Lorsque le diagnostic est posé, la personne atteinte doit se construire ou se reconstruire avec sa déficience. Ce sont les projets que l’on se donne qui font du présent autre chose qu’une attente passive. Cela suppose la découverte par chacun d’une liberté intérieure qui lui permette de développer ses talents et de s’épanouir. « On a une maladie mais on n’est pas sa maladie »…
S’il s’agit d’un enfant dont le diagnostic vient d’être posé, il arrive que ses parents l’observent beaucoup, épiant les signes de dysfonctionnement puisqu’il leur a été dit que cet enfant n’était pas comme les autres. Cette étape, habituelle, est le plus souvent transitoire. Secondairement, les parents réaliseront que, derrière sa déficience, un enfant atteint est toujours un enfant qui a besoin de jouer, d’avoir des camarades, de rencontrer de l’opposition, de se construire…

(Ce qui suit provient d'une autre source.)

[src/rtl/core/tcw_front.sv]
module tcw_front #(
    parameter int SCREEN_COLS = tcw_pkg::DEF_SCREEN_COLS,
    parameter int SCREEN_ROWS = tcw_pkg::DEF_SCREEN_ROWS
) (
    input  logic               i_clk,
    input  logic               i_rst_n,
    tcw_cmd_if.sink            i_cmd,
    input  tcw_pkg::t_back_stat i_stat,
    input  logic               i_q_full,
    output logic               o_q_push,
    output tcw_pkg::t_cmd      o_q_data
);

    logic          r_valid;
    tcw_pkg::t_cmd r_cmd;
    tcw_pkg::t_cmd n_cmd;
    logic          accept;

    assign o_q_push    = r_valid && !i_q_full;
    // No item enters while the screen store is still being cleared after reset.
    assign i_cmd.ready = (!r_valid || o_q_push) && !i_stat.init_busy;
    assign accept      = i_cmd.valid && i_cmd.ready;
    assign o_q_data    = r_cmd;

    always_comb begin
        n_cmd.ch   = i_cmd.char_code;
        n_cmd.fill = i_cmd.fill_entry;
        if (int'(i_cmd.cursor_col) > SCREEN_COLS - 1) begin
            n_cmd.col = tcw_pkg::COL_IN_W'(SCREEN_COLS - 1);
        end else begin
            n_cmd.col = i_cmd.cursor_col;
        end
        if (int'(i_cmd.cursor_row) > SCREEN_ROWS - 1) begin
            n_cmd.row = tcw_pkg::ROW_IN_W'(SCREEN_ROWS - 1);
        end else begin
            n_cmd.row = i_cmd.cursor_row;
        end
        unique case (tcw_pkg::t_mode'(i_cmd.mode))
            tcw_pkg::MODE_PUTC: begin
                if (i_cmd.char_code == tcw_pkg::NEWLINE_CODE) begin
                    n_cmd.op = tcw_pkg::OP_NEWLINE;
                end else begin
                    n_cmd.op = tcw_pkg::OP_CHAR;
                end
            end
            tcw_pkg::MODE_CLEAR:  n_cmd.op = tcw_pkg::OP_CLEAR;
            tcw_pkg::MODE_SETCUR: n_cmd.op = tcw_pkg::OP_SETCUR;
            tcw_pkg::MODE_READ:   n_cmd.op = tcw_pkg::OP_READ;
            default:              n_cmd.op = tcw_pkg::OP_READ;
        endcase
    end

    always_ff @(posedge i_clk) begin
        if (!i_rst_n) begin
            r_valid <= 1'b0;
        end else if (accept) begin
            r_valid <= 1'b1;
        end else if (o_q_push) begin
            r_valid <= 1'b0;
        end
    end

    always_ff @(posedge i_clk) begin
        if (accept) begin
            r_cmd <= n_cmd;
        end
    end

endmodule

[src/flat_wrapper.sv]
// flat-port wrapper written by rule: the top's interface ports become plain ports
module tcw_front_flat 
#(
    parameter int SCREEN_COLS = tcw_pkg::DEF_SCREEN_COLS,
    parameter int SCREEN_ROWS = tcw_pkg::DEF_SCREEN_ROWS
)
  (i_clk, i_rst_n, i_stat, i_q_full, o_q_push, o_q_data, i_cmd_valid, i_cmd_mode, i_cmd_char_code, i_cmd_cursor_col, i_cmd_cursor_row, i_cmd_fill_entry, i_cmd_ready);
  tcw_cmd_if i_cmd_i ();
  input  logic i_clk;
  input  logic i_rst_n;
  input  tcw_pkg::t_back_stat i_stat;
  input  logic i_q_full;
  output logic o_q_push;
  output tcw_pkg::t_cmd o_q_data;
  input wire logic [$bits(i_cmd_i.valid)-1:0] i_cmd_valid;
  input wire logic [$bits(i_cmd_i.mode)-1:0] i_cmd_mode;
  input wire logic [$bits(i_cmd_i.char_code)-1:0] i_cmd_char_code;
  input wire logic [$bits(i_cmd_i.cursor_col)-1:0] i_cmd_cursor_col;
  input wire logic [$bits(i_cmd_i.cursor_row)-1:0] i_cmd_cursor_row;
  input wire logic [$bits(i_cmd_i.fill_entry)-1:0] i_cmd_fill_entry;
  output wire logic [$bits(i_cmd_i.ready)-1:0] i_cmd_ready;
  assign i_cmd_i.valid = i_cmd_valid;
  assign i_cmd_i.mode = i_cmd_mode;
  assign i_cmd_i.char_code = i_cmd_char_code;
  assign i_cmd_i.cursor_col = i_cmd_cursor_col;
  assign i_cmd_i.cursor_row = i_cmd_cursor_row;
  assign i_cmd_i.fill_entry = i_cmd_fill_entry;
  assign i_cmd_ready = i_cmd_i.ready;
  tcw_front #(.SCREEN_COLS(SCREEN_COLS), .SCREEN_ROWS(SCREEN_ROWS)) u_core (.i_clk(i_clk), .i_rst_n(i_rst_n), .i_cmd(i_cmd_i), .i_stat(i_stat), .i_q_full(i_q_full), .o_q_push(o_q_push), .o_q_data(o_q_data));
endmodule
[config.mk]
export PLATFORM = sky130hd
export DESIGN_NAME = tcw_front_flat
export DESIGN_NICKNAME = d
export VERILOG_FILES = /design/src/rtl/core/tcw_pkg.sv /design/src/rtl/core/tcw_ifs.sv /design/src/rtl/core/tcw_front.sv /design/src/flat_wrapper.sv
export SDC_FILE = /design/constraint.sdc
export NUM_CORES = 1
export LEC_CHECK = 0
export BUFFER_PORTS_ARGS = -buffer_cell sky130_fd_sc_hd__buf_4
export CORE_MARGIN = 1
export CORE_UTILIZATION = 42
export DETAILED_ROUTE_END_ITERATION = 8
export PLACE_DENSITY = 0.78
export SYNTH_ARGS = -nofsm -noshare
export SYNTH_HDL_FRONTEND = slang
export SYNTH_SLANG_ARGS = --single-unit
[constraint.sdc]
create_clock -name i_clk -period 2.4 [get_ports i_clk]
set_input_delay 0.24 -clock i_clk [delete_from_list [all_inputs] [get_ports i_clk]]
set_output_delay 0.24 -clock i_clk [all_outputs]
set_load 0.03 [all_outputs]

Dans les pathologies évolutives, la personne ou sa famille aimerait, au-delà du diagnostic, souvent savoir ce qui va lui arriver. Si la médecine regroupe des descriptions de cas, dresse un tableau du trouble dont elle peut énoncer quelques grandes lignes d’évolution, le médecin ne peut pas prédire la façon dont celui-ci progressera chez un individu donné, ni fixer les dates. L’évolution d’une même maladie peut être très différente d’une personne à l’autre. Aucun pronostic ne peut donc vraiment être donné.

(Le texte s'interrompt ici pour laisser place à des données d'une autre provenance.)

## src/rtl/hpzt_pkg.sv

```systemverilog
// Shared types, constants and register map for the head pose zone tracker.
package hpzt_pkg;

    localparam int TIME_BITS  = 32;
    localparam int COUNT_BITS = 16;

    localparam int STAMP_W   = 32;
    localparam int ANGLE_W   = 16;
    localparam int THR_W     = 15;
    localparam int CONF_W    = 32;
    localparam int CNT_OUT_W = 16;
    localparam int ZONE_W    = 3;
    localparam int ADDR_W    = 5;
    localparam int DATA_W    = 32;
    localparam int IDX_W     = 3;
    localparam int CMP_BITS  = (TIME_BITS > CONF_W) ? TIME_BITS : CONF_W;

    localparam logic [THR_W-1:0]  YAW_ENTER_RST    = THR_W'(1280);
    localparam logic [THR_W-1:0]  YAW_EXIT_RST     = THR_W'(960);
    localparam logic [THR_W-1:0]  PITCH_ENTER_RST  = THR_W'(1280);
    localparam logic [THR_W-1:0]  PITCH_EXIT_RST   = THR_W'(960);
    localparam logic [CONF_W-1:0] CONFIRM_TIME_RST = CONF_W'(300000);

    typedef enum logic [ZONE_W-1:0] {
        ZONE_UNKNOWN = 3'd0,
        ZONE_NEUTRAL = 3'd1,
        ZONE_LEFT    = 3'd2,
        ZONE_RIGHT   = 3'd3,
        ZONE_UP      = 3'd4,
        ZONE_DOWN    = 3'd5
    } t_zone;

    typedef enum logic [IDX_W-1:0] {
        REG_YAW_ENTER    = 3'd0,
        REG_YAW_EXIT     = 3'd1,
        REG_PITCH_ENTER  = 3'd2,
        REG_PITCH_EXIT   = 3'd3,
        REG_CONFIRM_TIME = 3'd4
    } t_reg_idx;

    typedef struct packed {
        logic [THR_W-1:0]  yaw_enter;
        logic [THR_W-1:0]  yaw_exit;
        logic [THR_W-1:0]  pitch_enter;
        logic [THR_W-1:0]  pitch_exit;
        logic [CONF_W-1:0] confirm_time;
    } t_cfg;

    typedef struct packed {
        logic [STAMP_W-1:0]        stamp;
        logic                      sample_usable;
        logic                      yaw_present;
        logic signed [ANGLE_W-1:0] yaw_angle;
        logic                      pitch_present;
        logic signed [ANGLE_W-1:0] pitch_angle;
    } t_sample;

    typedef struct packed {
        t_zone                 zone;
        logic                  move_event;
        logic [COUNT_BITS-1:0] left_moves;
        logic [COUNT_BITS-1:0] right_moves;
        logic [COUNT_BITS-1:0] up_moves;
        logic [COUNT_BITS-1:0] down_moves;
    } t_result;

endpackage

```

## src/rtl/hpzt_cfg.sv

```systemverilog
// Configuration register file with APB-style access and validity check.
module hpzt_cfg (
    input  logic                          i_clk,
    input  logic                          i_rst_n,
    input  logic                          psel,
    input  logic                          penable,
    input  logic                          pwrite,
    input  logic [hpzt_pkg::ADDR_W-1:0]   paddr,
    input  logic [hpzt_pkg::DATA_W-1:0]   pwdata,
    output logic [hpzt_pkg::DATA_W-1:0]   prdata,
    output logic                          pready,
    output hpzt_pkg::t_cfg                o_cfg,
    output logic                          o_cfg_ok
);

    hpzt_pkg::t_cfg                 r_cfg;
    logic                           wr_en;
    logic [hpzt_pkg::IDX_W-1:0]     idx;

    assign pready = 1'b1;
    assign wr_en  = psel && penable && pwrite;
    assign idx    = paddr[hpzt_pkg::ADDR_W-1:2];

    always_ff @(posedge i_clk) begin
        if (!i_rst_n) begin
            r_cfg.yaw_enter    <= hpzt_pkg::YAW_ENTER_RST;
            r_cfg.yaw_exit     <= hpzt_pkg::YAW_EXIT_RST;
            r_cfg.pitch_enter  <= hpzt_pkg::PITCH_ENTER_RST;
            r_cfg.pitch_exit   <= hpzt_pkg::PITCH_EXIT_RST;
            r_cfg.confirm_time <= hpzt_pkg::CONFIRM_TIME_RST;
        end else if (wr_en) begin
            unique case (idx)
                hpzt_pkg::REG_YAW_ENTER:    r_cfg.yaw_enter    <= pwdata[hpzt_pkg::THR_W-1:0];
                hpzt_pkg::REG_YAW_EXIT:     r_cfg.yaw_exit     <= pwdata[hpzt_pkg::THR_W-1:0];
                hpzt_pkg::REG_PITCH_ENTER:  r_cfg.pitch_enter  <= pwdata[hpzt_pkg::THR_W-1:0];
                hpzt_pkg::REG_PITCH_EXIT:   r_cfg.pitch_exit   <= pwdata[hpzt_pkg::THR_W-1:0];
                hpzt_pkg::REG_CONFIRM_TIME: r_cfg.confirm_time <= pwdata[hpzt_pkg::CONF_W-1:0];
                default: ;
            endcase
        end
    end

    always_comb begin
        unique case (idx)
            hpzt_pkg::REG_YAW_ENTER:    prdata = hpzt_pkg::DATA_W'(r_cfg.yaw_enter);
            hpzt_pkg::REG_YAW_EXIT:     prdata = hpzt_pkg::DATA_W'(r_cfg.yaw_exit);
            hpzt_pkg::REG_PITCH_ENTER:  prdata = hpzt_pkg::DATA_W'(r_cfg.pitch_enter);
            hpzt_pkg::REG_PITCH_EXIT:   prdata = hpzt_pkg::DATA_W'(r_cfg.pitch_exit);
            hpzt_pkg::REG_CONFIRM_TIME: prdata = hpzt_pkg::DATA_W'(r_cfg.confirm_time);
            default:                    prdata = '0;
        endcase
    end

    assign o_cfg    = r_cfg;
    assign o_cfg_ok = (r_cfg.yaw_exit < r_cfg.yaw_enter)
                   && (r_cfg.pitch_exit < r_cfg.pitch_enter)
                   && (r_cfg.confirm_time != '0);

endmodule

```

## src/rtl/hpzt_core.sv

```systemverilog
// Tracker state and per-sample zone classification, confirmation and counting.
module hpzt_core (
    input  logic              i_clk,
    input  logic              i_rst_n,
    input  logic              i_fire,
    input  hpzt_pkg::t_sample i_smp,
    input  hpzt_pkg::t_cfg    i_cfg,
    input  logic              i_cfg_ok,
    output hpzt_pkg::t_result o_res
);

    localparam int TB = hpzt_pkg::TIME_BITS;
    localparam int CB = hpzt_pkg::COUNT_BITS;
    localparam int AW = hpzt_pkg::ANGLE_W;
    localparam int CW = hpzt_pkg::CMP_BITS;

    logic                r_seen,       n_seen;
    logic [TB-1:0]       r_last,       n_last;
    hpzt_pkg::t_zone     r_cur,        n_cur;
    hpzt_pkg::t_zone     r_pend_zone,  n_pend_zone;
    logic                r_pend_valid, n_pend_valid;
    logic [TB-1:0]       r_pend_start, n_pend_start;
    logic                r_rearm,      n_rearm;
    logic [CB-1:0]       r_left,  n_left;
    logic [CB-1:0]       r_right, n_right;
    logic [CB-1:0]       r_up,    n_up;
    logic [CB-1:0]       r_down,  n_down;

    logic [TB-1:0]       stamp;
    logic [TB-1:0]       elapsed;
    logic                usable;
    logic                reject;
    logic [AW-1:0]       abs_yaw;
    logic [AW-1:0]       abs_pitch;
    logic [AW-1:0]       yaw_lim;
    logic [AW-1:0]       pitch_lim;
    hpzt_pkg::t_zone     raw;
    logic                ev;

    assign stamp  = TB'(i_smp.stamp);
    assign usable = i_smp.sample_usable && i_smp.yaw_present && i_smp.pitch_present;
    assign reject = !i_cfg_ok || (r_seen && (stamp <= r_last));

    // most negative angle wraps to 2^(AW-1), above every threshold
    assign abs_yaw   = i_smp.yaw_angle[AW-1]   ? AW'(-i_smp.yaw_angle)   : AW'(i_smp.yaw_angle);
    assign abs_pitch = i_smp.pitch_angle[AW-1] ? AW'(-i_smp.pitch_angle) : AW'(i_smp.pitch_angle);

    assign yaw_lim   = (r_cur == hpzt_pkg::ZONE_LEFT || r_cur == hpzt_pkg::ZONE_RIGHT)
                     ? AW'(i_cfg.yaw_exit) : AW'(i_cfg.yaw_enter);
    assign pitch_lim = (r_cur == hpzt_pkg::ZONE_UP || r_cur == hpzt_pkg::ZONE_DOWN)
                     ? AW'(i_cfg.pitch_exit) : AW'(i_cfg.pitch_enter);

    always_comb begin
        if (abs_yaw >= yaw_lim) begin
            raw = i_smp.yaw_angle[AW-1] ? hpzt_pkg::ZONE_LEFT : hpzt_pkg::ZONE_RIGHT;
        end else if (abs_pitch >= pitch_lim) begin
            raw = i_smp.pitch_angle[AW-1] ? hpzt_pkg::ZONE_UP : hpzt_pkg::ZONE_DOWN;
        end else begin
            raw = hpzt_pkg::ZONE_NEUTRAL;
        end
    end

    always_comb begin
        n_seen       = r_seen;
        n_last       = r_last;
        n_cur        = r_cur;
        n_pend_zone  = r_pend_zone;
        n_pend_valid = r_pend_valid;
        n_pend_start = r_pend_start;
        n_rearm      = r_rearm;
        n_left       = r_left;
        n_right      = r_right;
        n_up         = r_up;
        n_down       = r_down;
        ev           = 1'b0;
        elapsed      = '0;
        if (!reject) begin
            n_seen = 1'b1;
            n_last = stamp;
            if (!usable) begin
                n_cur        = hpzt_pkg::ZONE_UNKNOWN;
                n_pend_valid = 1'b0;
            end else begin
                if (raw != r_pend_zone) begin
                    n_pend_zone  = raw;
                    n_pend_valid = 1'b1;
                    n_pend_start = stamp;
                end
                elapsed = stamp - n_pend_start;
                if (n_pend_valid && (CW'(elapsed) >= CW'(i_cfg.confirm_time))
                        && (r_cur != n_pend_zone)) begin
                    n_cur = n_pend_zone;
                    if (n_pend_zone == hpzt_pkg::ZONE_NEUTRAL) begin
                        n_rearm = 1'b1;
                    end else if (r_rearm) begin
                        n_rearm = 1'b0;
                        ev      = 1'b1;
                        case (n_pend_zone)
                            hpzt_pkg::ZONE_LEFT:  if (r_left  != '1) n_left  = r_left  + 1'b1;
                            hpzt_pkg::ZONE_RIGHT: if (r_right != '1) n_right = r_right + 1'b1;
                            hpzt_pkg::ZONE_UP:    if (r_up    != '1) n_up    = r_up    + 1'b1;
                            hpzt_pkg::ZONE_DOWN:  if (r_down  != '1) n_down  = r_down  + 1'b1;
                            default: ;
                        endcase
                    end
                end
            end
        end
    end

    always_ff @(posedge i_clk) begin
        if (!i_rst_n) begin
            r_seen       <= 1'b0;
            r_last       <= '0;
            r_cur        <= hpzt_pkg::ZONE_UNKNOWN;
            r_pend_zone  <= hpzt_pkg::ZONE_UNKNOWN;
            r_pend_valid <= 1'b0;
            r_pend_start <= '0;
            r_rearm      <= 1'b1;
            r_left       <= '0;
            r_right      <= '0;
            r_up         <= '0;
            r_down       <= '0;
        end else if (i_fire) begin
            r_seen       <= n_seen;
            r_last       <= n_last;
            r_cur        <= n_cur;
            r_pend_zone  <= n_pend_zone;
            r_pend_valid <= n_pend_valid;
            r_pend_start <= n_pend_start;
            r_rearm      <= n_rearm;
            r_left       <= n_left;
            r_right      <= n_right;
            r_up         <= n_up;
            r_down       <= n_down;
        end
    end

    assign o_res.zone        = reject ? hpzt_pkg::ZONE_UNKNOWN : n_cur;
    assign o_res.move_event  = ev;
    assign o_res.left_moves  = n_left;
    assign o_res.right_moves = n_right;
    assign o_res.up_moves    = n_up;
    assign o_res.down_moves  = n_down;

endmodule

```

## src/rtl/head_pose_zone_tracker.sv

```systemverilog
// Head pose zone tracker top level: request registers, core and result register.
//
// Takes one pose sample request per clock while o_stall is low and returns one result
// per sample, in order. A request is captured in an input register, processed by the
// tracker core (which updates the zone, confirmation and counter state), and the
// result lands in an output register that drives o_valid; throughput is one request
// per cycle as long as o_valid is not held by i_stall. The output register frees the
// input side while a result waits.
// Registers (APB, byte address 4*i): 0 yaw_enter, 1 yaw_exit, 2 pitch_enter,
// 3 pitch_exit, 4 confirm_time. Write registers only while no request is in flight.
// A sample is rejected (zone unknown, no state change) when exit >= enter on either
// axis, confirm_time is zero, or the stamp does not increase.
module head_pose_zone_tracker (
    input  logic                                i_clk,
    input  logic                                i_rst_n,
    input  logic                                i_valid,
    output logic                                o_stall,
    input  logic [hpzt_pkg::STAMP_W-1:0]        i_stamp,
    input  logic                                i_sample_usable,
    input  logic                                i_yaw_present,
    input  logic signed [hpzt_pkg::ANGLE_W-1:0] i_yaw_angle,
    input  logic                                i_pitch_present,
    input  logic signed [hpzt_pkg::ANGLE_W-1:0] i_pitch_angle,
    output logic                                o_valid,
    input  logic                                i_stall,
    output logic [hpzt_pkg::ZONE_W-1:0]         o_zone,
    output logic                                o_move_event,
    output logic [hpzt_pkg::CNT_OUT_W-1:0]      o_left_moves,
    output logic [hpzt_pkg::CNT_OUT_W-1:0]      o_right_moves,
    output logic [hpzt_pkg::CNT_OUT_W-1:0]      o_up_moves,
    output logic [hpzt_pkg::CNT_OUT_W-1:0]      o_down_moves,
    input  logic                                psel,
    input  logic                                penable,
    input  logic                                pwrite,
    input  logic [hpzt_pkg::ADDR_W-1:0]         paddr,
    input  logic [hpzt_pkg::DATA_W-1:0]         pwdata,
    output logic [hpzt_pkg::DATA_W-1:0]         prdata,
    output logic                                pready
);

    hpzt_pkg::t_cfg    cfg;
    logic              cfg_ok;
    logic              r_in_valid;
    hpzt_pkg::t_sample r_in;
    logic              r_out_valid;
    hpzt_pkg::t_result r_out;
    hpzt_pkg::t_result core_res;
    logic              adv;
    logic              take;

    hpzt_cfg u_cfg (
        .i_clk    (i_clk),
        .i_rst_n  (i_rst_n),
        .psel     (psel),
        .penable  (penable),
        .pwrite   (pwrite),
        .paddr    (paddr),
        .pwdata   (pwdata),
        .prdata   (prdata),
        .pready   (pready),
        .o_cfg    (cfg),
        .o_cfg_ok (cfg_ok)
    );

    hpzt_core u_core (
        .i_clk    (i_clk),
        .i_rst_n  (i_rst_n),
        .i_fire   (adv),
        .i_smp    (r_in),
        .i_cfg    (cfg),
        .i_cfg_ok (cfg_ok),
        .o_res    (core_res)
    );

    assign adv     = r_in_valid && (!r_out_valid || !i_stall);
    assign o_stall = r_in_valid && !adv;
    assign take    = i_valid && !o_stall;

    always_ff @(posedge i_clk) begin
        if (!i_rst_n) begin
            r_in_valid <= 1'b0;
        end else if (take) begin
            r_in_valid <= 1'b1;
        end else if (adv) begin
            r_in_valid <= 1'b0;
        end
    end

    always_ff @(posedge i_clk) begin
        if (take) begin
            r_in.stamp         <= i_stamp;
            r_in.sample_usable <= i_sample_usable;
            r_in.yaw_present   <= i_yaw_present;
            r_in.yaw_angle     <= i_yaw_angle;
            r_in.pitch_present <= i_pitch_present;
            r_in.pitch_angle   <= i_pitch_angle;
        end
    end

    always_ff @(posedge i_clk) begin
        if (!i_rst_n) begin
            r_out_valid <= 1'b0;
        end else if (adv) begin
            r_out_valid <= 1'b1;
        end else if (!i_stall) begin
            r_out_valid <= 1'b0;
        end
    end

    always_ff @(posedge i_clk) begin
        if (adv) begin
            r_out <= core_res;
        end
    end

    assign o_valid       = r_out_valid;
    assign o_zone        = r_out.zone;
    assign o_move_event  = r_out.move_event;
    assign o_left_moves  = hpzt_pkg::CNT_OUT_W'(r_out.left_moves);
    assign o_right_moves = hpzt_pkg::CNT_OUT_W'(r_out.right_moves);
    assign o_up_moves    = hpzt_pkg::CNT_OUT_W'(r_out.up_moves);
    assign o_down_moves  = hpzt_pkg::CNT_OUT_W'(r_out.down_moves);

    a_adv_fills_out: assert property (@(posedge i_clk) disable iff (!i_rst_n)
        adv |=> o_valid)
        else $error("processed request did not produce a result");

    a_bad_cfg_unknown: assert property (@(posedge i_clk) disable iff (!i_rst_n)
        adv && !cfg_ok |=> (o_zone == hpzt_pkg::ZONE_UNKNOWN) && !o_move_event)
        else $error("request under invalid configuration not rejected");

    a_event_zone: assert property (@(posedge i_clk) disable iff (!i_rst_n)
        o_valid && o_move_event |->
            (o_zone == hpzt_pkg::ZONE_LEFT) || (o_zone == hpzt_pkg::ZONE_RIGHT)
            || (o_zone == hpzt_pkg::ZONE_UP) || (o_zone == hpzt_pkg::ZONE_DOWN))
        else $error("move event outside a movement zone");

    a_stall_only_full: assert property (@(posedge i_clk) disable iff (!i_rst_n)
        o_stall |-> r_in_valid && r_out_valid)
        else $error("input stalled with room in the pipeline");

endmodule
```

## config.mk

```make
export PLATFORM = sky130hd
export DESIGN_NAME = head_pose_zone_tracker
export DESIGN_NICKNAME = d
export VERILOG_FILES = /design/src/rtl/hpzt_pkg.sv /design/src/rtl/hpzt_cfg.sv /design/src/rtl/hpzt_core.sv /design/src/rtl/head_pose_zone_tracker.sv
export SDC_FILE = /design/constraint.sdc
export NUM_CORES = 1
export LEC_CHECK = 0
export ABC_AREA = 1
export BUFFER_PORTS_ARGS = -buffer_cell sky130_fd_sc_hd__buf_4
export CAP_MARGIN = 0
export CELL_PAD_IN_SITES_DETAIL_PLACEMENT = 2
export CELL_PAD_IN_SITES_GLOBAL_PLACEMENT = 2
export CORE_UTILIZATION = 35
export CTS_CLUSTER_DIAMETER = 150
export DETAILED_ROUTE_END_ITERATION = 8
export GPL_TIMING_DRIVEN = 0
export HOLD_SLACK_MARGIN = 0.15
export PLACE_DENSITY = 0.91
export SLEW_MARGIN = 20
export SYNTH_ARGS = -nofsm -noshare
export SYNTH_HDL_FRONTEND = slang
export SYNTH_SLANG_ARGS = --single-unit
export TNS_END_PERCENT = 30
```

## constraint.sdc

```tcl
create_clock -name i_clk -period 8.3 [get_ports i_clk]
set_clock_uncertainty 0.1 [all_clocks]
set_input_delay 0.83 -clock i_clk [delete_from_list [all_inputs] [get_ports i_clk]]
set_output_delay 0.83 -clock i_clk [all_outputs]
set_load 0.03 [all_outputs]
```

; Word level (Yosys, flattened, before mapping)
; Cells that the tools add are included.
[word_totals]
word_cells = 155
register_bits = 366
output_inout_bits = 103
input_bits = 111
[op_classes]
eq_ne = 20
n_lt_le_gt_ge = 6
bitwise = 3
add_sub_neg = 7
n_mux = 56
n_reduce_logical = 33
[op_table]
columns = cell, n
row1 = 16-bit 2-to-1 mux, 30
row2 = 32-bit one-hot mux with 5 select lines, 1
row3 = 32-bit 2-to-1 mux, 3
row4 = "16-bit by 1-bit adder with 16-bit output, second input constant", 4
row5 = "16-bit inequality test, second input constant", 4
row6 = 16-bit greater-or-equal comparator, 2
row7 = 32-bit greater-or-equal comparator, 1
row8 = 32-bit <= comparator, 1
row9 = 16-bit negator, 2
row10 = 32-bit nonzero test, 1
row11 = 32-bit subtractor, 1
row12 = 15-bit < comparator, 2
row13 = 15-bit 2-to-1 mux, 2
row14 = 3-bit 2-to-1 mux, 8
row15 = "3-bit by 2-bit equality test with 1-bit output, second input constant", 6
row16 = "3-bit equality test, second input constant", 5
row17 = 1-bit logical AND, 12
row18 = 1-bit 2-to-1 mux, 12
row19 = 2-bit AND reduction, 6
row20 = "3-bit by 1-bit equality test with 1-bit output, second input constant", 2
row21 = 3-bit inequality test, 2
row22 = 1-bit logical NOT, 5
row23 = 1-bit logical OR, 4
row24 = 4-bit AND reduction, 1
row25 = 6 further kinds, 8

; Depth between registers and ports, before layout
; Gate-level depths: netlist (run 1).
[depth]
ltp_word = 17
depth_mapped = 60
mapped_depth_nobuf = 60

; Hierarchy
; A second synthesis (run 1) with hierarchy kept.
[hier_totals]
cells_unflattened = 2784
hier_area_um2 = 21475.6
[modules_own_cells]
columns = mod, instances, seq_area_each_um2, cells_each, area_per_inst_um2
row1 = hpzt_core, 1, 2742.6, 1975, 12746.0
row2 = hpzt_cfg, 1, 1841.8, 661, 4580.6
row3 = head_pose_zone_tracker, 1, 4093.9, 148, 4149.0

; Worst setup path before layout (run 1)
; No wires, ideal clock.
[synth_timing]
kind = reg2reg
from = register r_in[17] in the netlist's numbering
to = register r_out, in the netlist o_down_moves[13], data pin
stages_incl_launch_ff = 57
setup_time_ps = 251
required_ps = 7949
t_arrival_ps = 6981
path_slack_ps = 968
period_less_slack_ps = 7332
path_buffers = 1
path_cell_list = edfxtp_1 inv_1 ha_1 nand3_1 nor3_1 inv_1 nor4_1 nand2_1 o21ai_0 xor2_1 ha_1 nand3_1 inv_1 nand2_1 nand2_1 nor2_1 nand2_2 nor2_4 (+21 left out) nand3_1 nand2_1 ha_1 nand2_1 nor4_1 nand2_1 nand2_1 nand2_1 nand2_1 nand2_4 inv_4 nand3_4 nor2_8 nand2_1 inv_1 nand2_1 nand2_1 inv_1
[synth_rtl]
columns = element, line_no
row1 = from (decl), head_pose_zone_tracker.sv:44  ; hpzt_pkg::t_sample r_in;
row2 = to (signal assigned), head_pose_zone_tracker.sv:112  ; r_out <= core_res;
row3 = to (decl), head_pose_zone_tracker.sv:46  ; hpzt_pkg::t_result r_out;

S’il est légitime et naturel de s’interroger sur l’avenir, que souhaite-t-on savoir et pourquoi ? Un pronostic ne doit pas figer l’avenir, il doit laisser une ouverture pour penser son devenir. Certains ont besoin de poser des questions précises : quand mon enfant ne pourra-t-il plus faire telle et telle chose ? A quel moment faudra-t-il songer à une assistance médicale, une aide technique ?...
Les questions que l’on peut se poser sont souvent une façon de rechercher des repères pour reconsidérer sa vie et ré-envisager des projets. Les réponses ne doivent pas être entendues comme des vérités immuables mais considérées à travers ce qu’elles permettent d’anticiper et de réaliser dans le présent : l’organisation scolaire, l’adaptation du logement ou du véhicule, sa vie professionnelle…

Qu’elle concerne un enfant ou un adulte, la survenue d'un accident, l’évolution d'une maladie peut remettre en question le lieu de vie (logement adapté, structures de soins particulières), les perspectives scolaires ou professionnelles de la personne et son autonomie, tant sociale que financière. Les institutions ont mis en place des structures d’aides qu’il ne faut pas hésiter à solliciter dès qu’on en a besoin. Les associations de personnes handicapées permettent d’être accompagné par des professionnels et/ou des familles concernées par le sujet, et de cheminer ensemble au fil de celle-ci. Un soutien qui offre la possibilité de s’informer, d’échanger et de partager ses expériences, et qui ouvre aussi un espace de socialisation et d’intégration des incapacités découlant du trouble considéré. Les personnes confrontées à des difficultés similaires sont à même de transmettre les savoirs et les gestes quotidiens à apprendre pour mieux vivre avec la déficience.

Enfin, rencontrer un psychologue ou un psychiatre peut être considéré comme un signe de faiblesse, la preuve qu’on ne « tourne pas rond », ou que l’on est incapable de régler seul ses problèmes. On peut le croire, jusqu’au moment où la détresse est trop envahissante pour soi-même, et où les proches ne peuvent y répondre. Un professionnel spécialisé pourra, sans porter de jugement, entendre cette détresse et aider à y faire face, en fonction des besoins de chacun. Des entretiens psychologiques peuvent être également proposés à toutes les étapes de la prise en charge, tant pour les adultes que pour les enfants. Ils ne sont pas imposés, mais il ne faut pas hésiter à les solliciter lorsque les situations deviennent trop difficiles à supporter. S’il n’existe pas de psychologue dans la consultation dont dépend la personne malade, il est toujours possible de se faire conseiller un spécialiste à l’extérieur de celle-ci.